Warum das Klimapaket nicht ausreicht

Foto: Rainer Sturm/Pixelio

“Politik ist das, was möglich ist”: Mit diesem lapidaren Satz hat Bundeskanzlerin Angela Merkel den am 20. September gefundenen Kompromiss des Berliner Klimakabinetts kommentiert. Leider ist das politisch Machbare in Deutschland derzeit allzu weit von dem entfernt, was eigentlich notwendig wäre.
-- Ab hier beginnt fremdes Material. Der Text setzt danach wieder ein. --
==> src/rtl/prog_loader_pkg.sv <==
// Shared types and helpers for the boot-time program loader.
// Optional trailing-checksum support is enabled by defining PROG_LOADER_CHECKSUM_EN.
package prog_loader_pkg;

  typedef enum logic [2:0] {
    ST_HEADER = 3'd0,
    ST_LOAD   = 3'd1,
    ST_CHECK  = 3'd2,
    ST_START  = 3'd3,
    ST_RUN    = 3'd4,
    ST_ERROR  = 3'd5
  } state_t;

  localparam int unsigned BYTE_CNT_W = 2;

  // Bytes enter at the top and move down, so after four bytes the first one sits in [7:0].
  function automatic logic [31:0] le_shift_in(input logic [31:0] acc, input logic [7:0] data_byte);
    return {data_byte, acc[31:8]};
  endfunction

endpackage

==> src/rtl/prog_loader_if.sv <==
// Byte-stream, instruction-memory write and status bundle of the program loader.
// master drives the stream and reload; slave is the loader itself.
interface prog_loader_if #(
  parameter int INS_MEM_ADDR_WIDTH = 10
);
  logic                          PROG_LOADER_Byte_Valid_in;
  logic [7:0]                    PROG_LOADER_Byte_InBUS;
  logic                          PROG_LOADER_Byte_Ready_out;
  logic                          PROG_LOADER_Reload_in;
  logic                          PROG_LOADER_Insmem_We_out;
  logic [INS_MEM_ADDR_WIDTH-1:0] PROG_LOADER_Insmem_Addr_OutBUS;
  logic [31:0]                   PROG_LOADER_Insmem_Data_OutBUS;
  logic                          PROG_LOADER_Core_Reset_out;
  logic                          PROG_LOADER_Done_out;
  logic                          PROG_LOADER_Error_out;

  modport master (
    output PROG_LOADER_Byte_Valid_in, PROG_LOADER_Byte_InBUS, PROG_LOADER_Reload_in,
    input  PROG_LOADER_Byte_Ready_out, PROG_LOADER_Insmem_We_out,
           PROG_LOADER_Insmem_Addr_OutBUS, PROG_LOADER_Insmem_Data_OutBUS,
           PROG_LOADER_Core_Reset_out, PROG_LOADER_Done_out, PROG_LOADER_Error_out
  );

  modport slave (
    input  PROG_LOADER_Byte_Valid_in, PROG_LOADER_Byte_InBUS, PROG_LOADER_Reload_in,
    output PROG_LOADER_Byte_Ready_out, PROG_LOADER_Insmem_We_out,
           PROG_LOADER_Insmem_Addr_OutBUS, PROG_LOADER_Insmem_Data_OutBUS,
           PROG_LOADER_Core_Reset_out, PROG_LOADER_Done_out, PROG_LOADER_Error_out
  );
endinterface

==> src/rtl/prog_loader_word_asm.sv <==
// Little-endian word assembler: counts accepted bytes and emits a registered
// one-cycle word_vld pulse together with the completed 32-bit word.
module prog_loader_word_asm
  import prog_loader_pkg::*;
(
  input  logic        clk,
  input  logic        rst_n,
  input  logic        clear,
  input  logic        take,
  input  logic [7:0]  data_byte,
  output logic        word_vld,
  output logic [31:0] word
);

  logic [BYTE_CNT_W-1:0] cnt;
  logic [31:0]           shreg;
  logic [31:0]           shreg_nxt;

  assign shreg_nxt = le_shift_in(shreg, data_byte);

  always_ff @(posedge clk or negedge rst_n) begin
    if (!rst_n) begin
      cnt      <= '0;
      shreg    <= '0;
      word_vld <= 1'b0;
      word     <= '0;
    end else if (clear) begin
      cnt      <= '0;
      shreg    <= '0;
      word_vld <= 1'b0;
    end else begin
      word_vld <= 1'b0;
      if (take) begin
        shreg <= shreg_nxt;
        cnt   <= cnt + 1'b1;
        if (cnt == {BYTE_CNT_W{1'b1}}) begin
          word_vld <= 1'b1;
          word     <= shreg_nxt;
        end
      end
    end
  end

endmodule

==> src/rtl/prog_loader.sv <==
// Boot-time program loader: header word N, N data words written to instruction
// memory, core released after a one-cycle START. PROG_LOADER_CHECKSUM_EN adds a trailing sum word.
//
// state     | meaning
// HEADER    | collecting word count N
// LOAD      | collecting and writing data words
// CHECK     | collecting trailing checksum word
// START     | one settling cycle after the last write
// RUN       | image loaded, core out of reset
// ERROR     | load failed, core held in reset
module prog_loader
  import prog_loader_pkg::*;
#(
  parameter int DATAWIDTH          = 32,
  parameter int INS_MEM_ADDR_WIDTH = 10
) (
  input  logic           PROG_LOADER_Clk_in,
  input  logic           PROG_LOADER_Reset_in,
  prog_loader_if.slave   bus
);

  localparam int unsigned MAXW  = 1 << (INS_MEM_ADDR_WIDTH - 2);
  localparam int          IDX_W = $clog2(MAXW) + 1;

`ifdef PROG_LOADER_CHECKSUM_EN
  localparam state_t ST_AFTER_LOAD = ST_CHECK;
`else
  localparam state_t ST_AFTER_LOAD = ST_START;
`endif

  logic                 clk;
  logic                 rst_n;
  logic                 reload;
  logic                 ready;
  logic                 take;
  logic                 word_vld;
  logic [DATAWIDTH-1:0] word;
  logic                 hdr_over;
  logic                 last_word;

  state_t               state, state_nxt;
  logic [IDX_W-1:0]     idx, idx_nxt;
  logic [IDX_W-1:0]     n_words, n_words_nxt;
  logic                 core_reset_q;
  logic                 done_q;
  logic                 error_q;

  assign clk    = PROG_LOADER_Clk_in;
  assign rst_n  = PROG_LOADER_Reset_in;
  assign reload = bus.PROG_LOADER_Reload_in;

  assign ready = ((state == ST_HEADER) || (state == ST_LOAD) || (state == ST_CHECK)) && !reload;
  assign take  = bus.PROG_LOADER_Byte_Valid_in && ready;

  prog_loader_word_asm u_word_asm (
    .clk       (clk),
    .rst_n     (rst_n),
    .clear     (reload),
    .take      (take),
    .data_byte (bus.PROG_LOADER_Byte_InBUS),
    .word_vld  (word_vld),
    .word      (word)
  );

  assign hdr_over  = word > DATAWIDTH'(MAXW);
  assign last_word = idx == (n_words - IDX_W'(1));

`ifdef PROG_LOADER_CHECKSUM_EN
  logic [DATAWIDTH-1:0] sum;

  always_ff @(posedge clk or negedge rst_n) begin
    if (!rst_n) begin
      sum <= '0;
    end else if (reload) begin
      sum <= '0;
    end else if (word_vld) begin
      if (state == ST_HEADER) begin
        sum <= word;
      end else if (state == ST_LOAD) begin
        sum <= sum + word;
      end
    end
  end
`endif

  always_comb begin
    state_nxt   = state;
    idx_nxt     = idx;
    n_words_nxt = n_words;
    if (reload) begin
      state_nxt = ST_HEADER;
      idx_nxt   = '0;
    end else begin
      case (state)
        ST_HEADER: begin
          if (word_vld) begin
            // Only meaningful when N <= MAXW, which always fits in IDX_W bits.
            n_words_nxt = word[IDX_W-1:0];
            if (hdr_over) begin
              state_nxt = ST_ERROR;
            end else if (word == '0) begin
              state_nxt = ST_AFTER_LOAD;
            end else begin
              state_nxt = ST_LOAD;
            end
          end
        end
        ST_LOAD: begin
          if (word_vld) begin
            idx_nxt = idx + 1'b1;
            if (last_word) begin
              state_nxt = ST_AFTER_LOAD;
            end
          end
        end
`ifdef PROG_LOADER_CHECKSUM_EN
        ST_CHECK: begin
          if (word_vld) begin
            state_nxt = (word == sum) ? ST_START : ST_ERROR;
          end
        end
`endif
        ST_START: state_nxt = ST_RUN;
        default: ;
      endcase
    end
  end

  always_ff @(posedge clk or negedge rst_n) begin
    if (!rst_n) begin
      state        <= ST_HEADER;
      idx          <= '0;
      n_words      <= '0;
      core_reset_q <= 1'b0;
      done_q       <= 1'b0;
      error_q      <= 1'b0;
    end else begin
      state        <= state_nxt;
      idx          <= idx_nxt;
      n_words      <= n_words_nxt;
      core_reset_q <= (state_nxt == ST_RUN);
      done_q       <= (state_nxt == ST_RUN);
      error_q      <= (state_nxt == ST_ERROR);
    end
  end

  assign bus.PROG_LOADER_Byte_Ready_out     = ready;
  assign bus.PROG_LOADER_Insmem_We_out      = word_vld && (state == ST_LOAD);
  assign bus.PROG_LOADER_Insmem_Addr_OutBUS = {idx[IDX_W-2:0], 2'b00};
  assign bus.PROG_LOADER_Insmem_Data_OutBUS = word;
  assign bus.PROG_LOADER_Core_Reset_out     = core_reset_q;
  assign bus.PROG_LOADER_Done_out           = done_q;
  assign bus.PROG_LOADER_Error_out          = error_q;

endmodule

==> src/flat_wrapper.sv <==
// flat-port wrapper written by rule: the top's interface ports become plain ports
module prog_loader_flat import prog_loader_pkg::*;
#(
  parameter int DATAWIDTH          = 32,
  parameter int INS_MEM_ADDR_WIDTH = 10
)
  (PROG_LOADER_Clk_in, PROG_LOADER_Reset_in, bus_PROG_LOADER_Byte_Valid_in, bus_PROG_LOADER_Byte_InBUS, bus_PROG_LOADER_Reload_in, bus_PROG_LOADER_Byte_Ready_out, bus_PROG_LOADER_Insmem_We_out, bus_PROG_LOADER_Insmem_Addr_OutBUS, bus_PROG_LOADER_Insmem_Data_OutBUS, bus_PROG_LOADER_Core_Reset_out, bus_PROG_LOADER_Done_out, bus_PROG_LOADER_Error_out);
  prog_loader_if #(.INS_MEM_ADDR_WIDTH(INS_MEM_ADDR_WIDTH)) bus_i ();
  input  logic PROG_LOADER_Clk_in;
  input  logic PROG_LOADER_Reset_in;
  input wire logic [$bits(bus_i.PROG_LOADER_Byte_Valid_in)-1:0] bus_PROG_LOADER_Byte_Valid_in;
  input wire logic [$bits(bus_i.PROG_LOADER_Byte_InBUS)-1:0] bus_PROG_LOADER_Byte_InBUS;
  input wire logic [$bits(bus_i.PROG_LOADER_Reload_in)-1:0] bus_PROG_LOADER_Reload_in;
  output wire logic [$bits(bus_i.PROG_LOADER_Byte_Ready_out)-1:0] bus_PROG_LOADER_Byte_Ready_out;
  output wire logic [$bits(bus_i.PROG_LOADER_Insmem_We_out)-1:0] bus_PROG_LOADER_Insmem_We_out;
  output wire logic [$bits(bus_i.PROG_LOADER_Insmem_Addr_OutBUS)-1:0] bus_PROG_LOADER_Insmem_Addr_OutBUS;
  output wire logic [$bits(bus_i.PROG_LOADER_Insmem_Data_OutBUS)-1:0] bus_PROG_LOADER_Insmem_Data_OutBUS;
  output wire logic [$bits(bus_i.PROG_LOADER_Core_Reset_out)-1:0] bus_PROG_LOADER_Core_Reset_out;
  output wire logic [$bits(bus_i.PROG_LOADER_Done_out)-1:0] bus_PROG_LOADER_Done_out;
  output wire logic [$bits(bus_i.PROG_LOADER_Error_out)-1:0] bus_PROG_LOADER_Error_out;
  assign bus_i.PROG_LOADER_Byte_Valid_in = bus_PROG_LOADER_Byte_Valid_in;
  assign bus_i.PROG_LOADER_Byte_InBUS = bus_PROG_LOADER_Byte_InBUS;
  assign bus_i.PROG_LOADER_Reload_in = bus_PROG_LOADER_Reload_in;
  assign bus_PROG_LOADER_Byte_Ready_out = bus_i.PROG_LOADER_Byte_Ready_out;
  assign bus_PROG_LOADER_Insmem_We_out = bus_i.PROG_LOADER_Insmem_We_out;
  assign bus_PROG_LOADER_Insmem_Addr_OutBUS = bus_i.PROG_LOADER_Insmem_Addr_OutBUS;
  assign bus_PROG_LOADER_Insmem_Data_OutBUS = bus_i.PROG_LOADER_Insmem_Data_OutBUS;
  assign bus_PROG_LOADER_Core_Reset_out = bus_i.PROG_LOADER_Core_Reset_out;
  assign bus_PROG_LOADER_Done_out = bus_i.PROG_LOADER_Done_out;
  assign bus_PROG_LOADER_Error_out = bus_i.PROG_LOADER_Error_out;
  prog_loader #(.DATAWIDTH(DATAWIDTH), .INS_MEM_ADDR_WIDTH(INS_MEM_ADDR_WIDTH)) u_core (.PROG_LOADER_Clk_in(PROG_LOADER_Clk_in), .PROG_LOADER_Reset_in(PROG_LOADER_Reset_in), .bus(bus_i));
endmodule
==> config.mk <==
export PLATFORM = sky130hd
export DESIGN_NAME = prog_loader_flat
export DESIGN_NICKNAME = d
export VERILOG_FILES = /design/src/rtl/prog_loader_pkg.sv /design/src/rtl/prog_loader_if.sv /design/src/rtl/prog_loader_word_asm.sv /design/src/rtl/prog_loader.sv /design/src/flat_wrapper.sv
export SDC_FILE = /design/constraint.sdc
export NUM_CORES = 1
export LEC_CHECK = 0
export CAP_MARGIN = 20
export CORE_MARGIN = 5
export CORE_UTILIZATION = 25
export DETAILED_ROUTE_END_ITERATION = 8
export HOLD_SLACK_MARGIN = 0.05
export PLACE_DENSITY_LB_ADDON = 0.2
export SETUP_SLACK_MARGIN = 0.4
export SLEW_MARGIN = 10
export SYNTH_ARGS = -nofsm -noshare
export SYNTH_HDL_FRONTEND = slang
export SYNTH_SLANG_ARGS = --single-unit
==> constraint.sdc <==
create_clock -name PROG_LOADER_Clk_in -period 2.22 [get_ports PROG_LOADER_Clk_in]
set_clock_uncertainty 0.15 [all_clocks]
set_input_delay 0.444 -clock PROG_LOADER_Clk_in [delete_from_list [all_inputs] [get_ports PROG_LOADER_Clk_in]]
set_output_delay 0.444 -clock PROG_LOADER_Clk_in [all_outputs]
set_load 0.01 [all_outputs]
==> results of run 1 <==
## final cells by class
type                            count  share of cell area, %
Timing Repair Buffer              105                   17.9
Clock inverter                      5                   1.12
Clock buffer                       11                   4.72
Multi-Input combinational cell    228                   32.9
Sequential cell                    82                   38.5
Inverter                            6                  0.420
Tap cell                          188                   4.39
## synth_stat cells (2+ instances only)
cell type   n  area, µm²
a211oi_1    2       15.0
a21oi_1     6       30.0
and2_1      2       12.5
and4_1      2       17.5
buf_4      15        113
clkbuf_1    9       33.8
dfrtp_1    82       2050
ha_1        3       37.5
inv_1       6       22.5
mux2_2     38        428
mux2i_1     3       30.0
nand2_1    62        233
nand3_1     4       20.0
nand3b_1   25        188
nand4_1     3       18.8
nor2_1     15       56.3
nor2b_1     2       12.5
nor3_1      3       15.0
nor4_1     10       62.6
o21ai_0     3       15.0
xnor2_1    12        105
xor2_1      9       78.8
## cells by family after synthesis
kind of cell,count (synthesis),share of synthesized area (%)
xor+xnor,21,4.79
compound gates,17,3.03
simple gates,140,19.8
mux,42,12.2
buf+inv,33,5.67
flops,82,53.4
fa+ha+maj,3,0.978
other cells,1,0.0977
## layer usage
layer  wire length [µm]  vias to the layer above
met5                  0                        -
met4                201                        0
met3                437                       14
met2               4800                       60
met1               4760                     1417
li1                   -                     1350
## stage by stage
| stage | cells | util, % |
|---|---|---|
| after global routing | 625 | 35.4 |
| after detailed placement | 579 | 30.9 |
| after CTS | 609 | 33.6 |
| after global placement | 579 | 30.9 |
| after floorplan | 340 | - |
| final | 625 | 35.4 |
## registers in the layout (all words and copies together) (netlist names)
signal and count:
u_core.u_word_asm.word 32, u_core.u_word_asm.shreg 24, u_core.idx 9, u_core.n_words 9, u_core.state 3, u_core.u_word_asm.cnt 2, u_core.bus.PROG_LOADER_Core_Reset_out 1, u_core.bus.PROG_LOADER_Error_out 1
u_core.u_word_asm.word_vld 1
## critical path, stage by stage, from the launching register on
cell	delay [ps]
dfrtp_1	380
inv_2	80
ha_4	130
or3b_4	380
nor4b_4	210
a22oi_1	110
nor2b_4	150
o41ai_2	340
## path summary, 6_finish.rpt
| path | start | to | depth (start not counted) |
|---|---|---|---|
| min in group asynchronous | PROG_LOADER_Reset_in | u_core.u_word_asm.shreg[12] | 2 |
| max in group asynchronous | PROG_LOADER_Reset_in | u_core.idx[5] | 3 |
| worst min register to register | u_core.u_word_asm.shreg[14] | u_core.u_word_asm.word[6] | 1 |
| worst min-delay path | u_core.u_word_asm.shreg[14] | u_core.u_word_asm.word[6] | 1 |
| worst max register to register | u_core.n_words[1] | u_core.state[1] | 7 |
| worst max-delay path | u_core.n_words[1] | u_core.state[1] | 7 |
## timing repair
| item | 4_1_cts | 5_1_grt |
|---|---|---|
| hold buffers | 1 | 0 |
| resized for setup | 66 | 23 |
| endpoints found under the setup margin | 86 | 46 |
| gates cloned | 0 | 3 |
| pin swaps | 6 | 8 |
| buffers inserted | 13 | 13 |
| hold endpoints to repair | 25 | 0 |
## power groups by stage
stage                     sequential, mW  combinational, mW  clock [mW]
after floorplan                     1.70              0.242           0
after global placement              1.69              0.522           0
after detailed placement            1.69              0.526           0
after CTS                           1.66              0.526        1.60
after global routing                1.67              0.609        1.66
final                               1.66              0.549        1.55
==> impl_metrics.ini, run 1 <==
[clock_tree]
cts_made_buffers = 9
clk_pin_slew_ps = 60
tritoncts = built
clk_path_buf_depth = 2
cts_sinks = 82
clockRootBuffer = clkbuf_16
clock_latency_ps = 340
htreeDepth = 3

[worst_setup_path]
arrival_ps = 2120
reg2reg_slack_ps = 170
critical_path_class = register to register
cp.required_ps = 2290
worstSetupStartpointType = register
crit_fanout = 2
critical_path.endpoint_type = register

[die]
core_um2 = 15100
die_w_um = 134
initial_core_util_pct = 25.4
dieArea_um2 = 17900
die_y_um = 134
core.rowCount = 45
io_pins = 59

[sta]
layout_setup_ws_ps = 169
fin_setup_tns_ps = 0
tightestPinTransition_ps = 706
holdWs_ps = 352
finalSetupViolCount = 0
drv_slew = 0
max_slew_margin_pct = 52.9
fin_crit_ps = 2050
fin_crit_sh_pct = 92.4
rsz0062_at_grt = yes
max_freq_mhz = 488
finalHoldViolCount = 0

[synth]
ys_seq_area_share_pct = 53.4
synthArstFlopShare_pct = 100
synthDistinctLibCells = 45
synth_cells = 339
syn_area_um2 = 3840
synth_edf_count = 0
synth_seq_cells = 82
ys_warn_count = 0
synth_ff_type = dfrtp_1
synth.avg_cell_area_um2 = 11.3

[drt]
drt_iter0_drc = 122
viasPerCell = 4.55
drtPass1Iterations = 4
avgRoutedWirePerCell_um = 16.3
vias = 2841
drt_wl_total_um = 10200
antenna_left = 0
drc = 0

[grt]
grt_max_degree = 36
grt_pass1_vias = 3031
grt.overflow.total = 0
gr-usage-met2_pct = 17.6
grt_use_met1_pct = 14.4
grt_pass1_wl_um = 16000
busiest_layer = met2
track_usage_pct = 11.3
use_met3_pct = 4.39
antenna_found_initial = 0

[power]
fin_total_pwr_mw = 3.76
p_switching_mw = 0.959
clkPwrFrac_pct = 41.2
p_comb_share_pct = 14.6
leakage_nw = 2.73
internal_power_mw = 2.80
power_density_nw_per_um2 = 702
switching_share_pct = 25.5
peakVddDrop_uv = 480
power_frac_seq_pct = 44.2

[place]
dp_hpwl_um = 6590
placed_area_um2 = 4680
pre_cts_ws_ps = -15.6
port_buffers = 56
globalplace.congestion = 0.755

[layout]
layout_common_cells = dfrtp_1 (72), nand2_1 (60), dlygate4sd2_1 (43), buf_4 (40), mux2_2 (33)
multi_input_area_um2 = 1770
layout-drive-gt1-share_pct = 33.4
final_area_um2 = 5360
area_growth_pct = 39.6
diodes = 0
fillerInstances = 1524
layout_commonest_cell = dfrtp_1
nets = 447
regArea_um2 = 2060

[flow_run]
drv_cap = 0

[min_path]
hp-class = register to register

[outcome]
outcome = finished clean
No activity file was read; power rests on OpenSTA's default activity.
==> run 2: changes to the inputs <==
- REMOVE_ABC_BUFFERS: unset -> 1
==> run 2 against run 1 <==
Compared with the run above:
- non-clock buffer count rose by 7
- utilization fell by 0.14 points
- global-route usage barely moved
- maximum frequency rose by 0.94%
- hold slack got worse by 7.2 ps
==> impl_metrics.ini, run 2 (synthesis gave the netlist of run 1 again) <==
[die]
die_y_um = 134
io_pins = 59
dieArea_um2 = 17900
core.rowCount = 45
core_um2 = 15100
initial_core_util_pct = 25.4
die_w_um = 134

[layout]
area_growth_pct = 39.0
layout_commonest_cell = dfrtp_1
top_register = u_core.u_word_asm.word
layout-drive-gt1-share_pct = 32.0
final_util_pct = 35.2
fillerInstances = 1523
reg_top3 = u_core.u_word_asm.word (32), u_core.u_word_asm.shreg (24)
layout_common_cells = dfrtp_1 (78), nand2_1 (61), buf_4 (48), mux2_2 (38), dlygate4sd2_1 (37)
diodes = 0
nets = 451
largest_reg_flops = 32

[worst_setup_path]
crit_cells = 7
cp.required_ps = 2300
crit_fanout = 2
r2r_cells = 7
crit_chain = inv_2 > ha_4 > or3b_4 > nor4b_4 > a22oi_1 > nor2b_4 > o41ai_2
worstReg2RegStart = u_core.n_words[0]
reg2reg_slack_ps = 190
reg2reg_to = u_core.state[1]
cp_num_buf_inv = 1
critical_path.endpoint = u_core.state[1]
max_stage_delay_ps = 390
arrival_ps = 2110
worstSetupStartpointType = register
crit_slowest_cell = or3b_4
critical_path_class = register to register
critical_path.endpoint_type = register
cp-startpoint = u_core.n_words[0]
crit_family = simple AND/OR/NAND/NOR gates

[place]
dp_hpwl_um = 6590
port_buffers = 56
globalplace.congestion = 0.853

[clock_tree]
cts_sinks = 82
cts_made_buffers = 9
htreeDepth = 3
clockRootBuffer = clkbuf_16
clk_pin_slew_ps = 60
clk_path_buf_depth = 2
tritoncts = built
clock_latency_ps = 330

[grt]
track_usage_pct = 11.4
grt_pass1_vias = 3054
antenna_found_initial = 0
grt_pass1_wl_um = 16100
grt.overflow.total = 0
grt_max_degree = 39

[sta]
drv_slew = 0
fin_crit_sh_pct = 91.5
finalSetupViolCount = 0
tightestPinTransition_ps = 520
finalHoldViolCount = 0
fin_setup_tns_ps = 0
max_slew_margin_pct = 65.3
fin_crit_ps = 2030
rsz0062_at_grt = yes
max_freq_mhz = 492

[drt]
antenna_left = 0
drc = 0
drtPass1Iterations = 4
drt_wl_total_um = 9560
viasPerCell = 4.46
avgRoutedWirePerCell_um = 15.2
vias = 2799
drt_iter0_drc = 117

[min_path]
hold_path_depth = 2
min_from = u_core.u_word_asm.shreg[21]
hp-class = register to register

[power]
peakVddDrop_uv = 512
power_density_nw_per_um2 = 702
leakage_nw = 2.77
fin_total_pwr_mw = 3.75

[flow_run]
drv_cap = 0

[outcome]
outcome = finished clean
-- run 2: cell count changes in the layout (fill, tap and decap cells not counted), moves of 3 or more --
cell and delta:
buf_4 +8, clkdlybuf4s50_1 +3, dfrtp_1 +6, dfrtp_2 -6
dlygate4sd2_1 -6, dlymetal6s2s_1 +3, mux2_2 +5, mux2_4 -5
nand2_8 -3, nor4_1 -3
-- run 2: cell type report --
type	instances	area [µm²]	share of cell area, %
sequential	82	2060	38.5
multi-input combinational	225	1710	32.0
tap	188	235	4.41
clock buffer	11	243	4.55
inverter	6	22.5	0.422
clock inverter	4	51.3	0.961
timing repair buffer	112	1020	19.1
-- run 2: routing by layer --
| metal | GRT usage (%) | share of wire [%] | vias up |
|---|---|---|---|
| met2 | 18.4 | 47 | 65 |
| met5 | 0 | 0 | - |
| met1 | 14.5 | 47 | 1367 |
| met3 | 3.49 | 4.4 | 14 |
| met4 | 3.71 | 2.0 | 0 |
| li1 | - | - | 1353 |
-- run 2: report_power, final --
part           switching [mW]  leakage, nW  internal (mW)  total [mW]
combinational           0.279         1.51          0.317       0.597
clock                   0.591        0.142          0.898        1.49
sequential             0.0780         1.12           1.58        1.66
total                   0.949         2.77           2.80        3.75
-- run 2: per-stage QoR --
stage | instances | hold slack, ps | cell area, µm² | setup WS, ps
2_1_floorplan | 313 | -1.59 | 3650 | -347
3_3_place_gp | 593 | 308 | 4750 | -219
3_5_place_dp | 593 | 313 | 4750 | -187
4_1_cts | 626 | 349 | 5260 | 167
5_1_grt | 628 | 370 | 5340 | 49.6
6_report | 628 | 345 | 5340 | 188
Das sogenannte “Klimapaket” und insbesondere der Einstiegspreis von 10 Euro je Tonne CO2-Emissionen für die Sektoren Wärme und Verkehr ist nicht mehr als ein Trippelschritt in die richtige Richtung.

Warum das nicht ausreicht, um den CO2-Preis  zum zentralen Lenkungsinstrument der Klimapolitik zu machen und welche Preishöhe nach wissenschaftlichen Erkenntnissen eigentlich angemessen werden, erklärt jetzt Mai Thi Nguyen-Kim auf ihrem YouTube Kanal maiLab . Auch die Vorteile der Klimadividende, bei der der Staat das eingenommene Geld aus dem CO2-Preis in pro Kopf gleicher Höhe wieder an die Bevölkerung zurückgibt, werden in dem Video ausführlich dargestellt.

Wir meinen: Besser als hier kann man den CO2-Preis mit Klimadividende kaum erklären. Finanziert wurde das Video übrigens von funk, einem digitalen Gemeinschaftsangebot von ARD und ZDF. Mai Thi Nguyen-Kim ist promovierte Chemikerin und Wissenschaftsjournalistin und moderiert im WDR unter anderem die Wissenschaftssendung “Quarks”.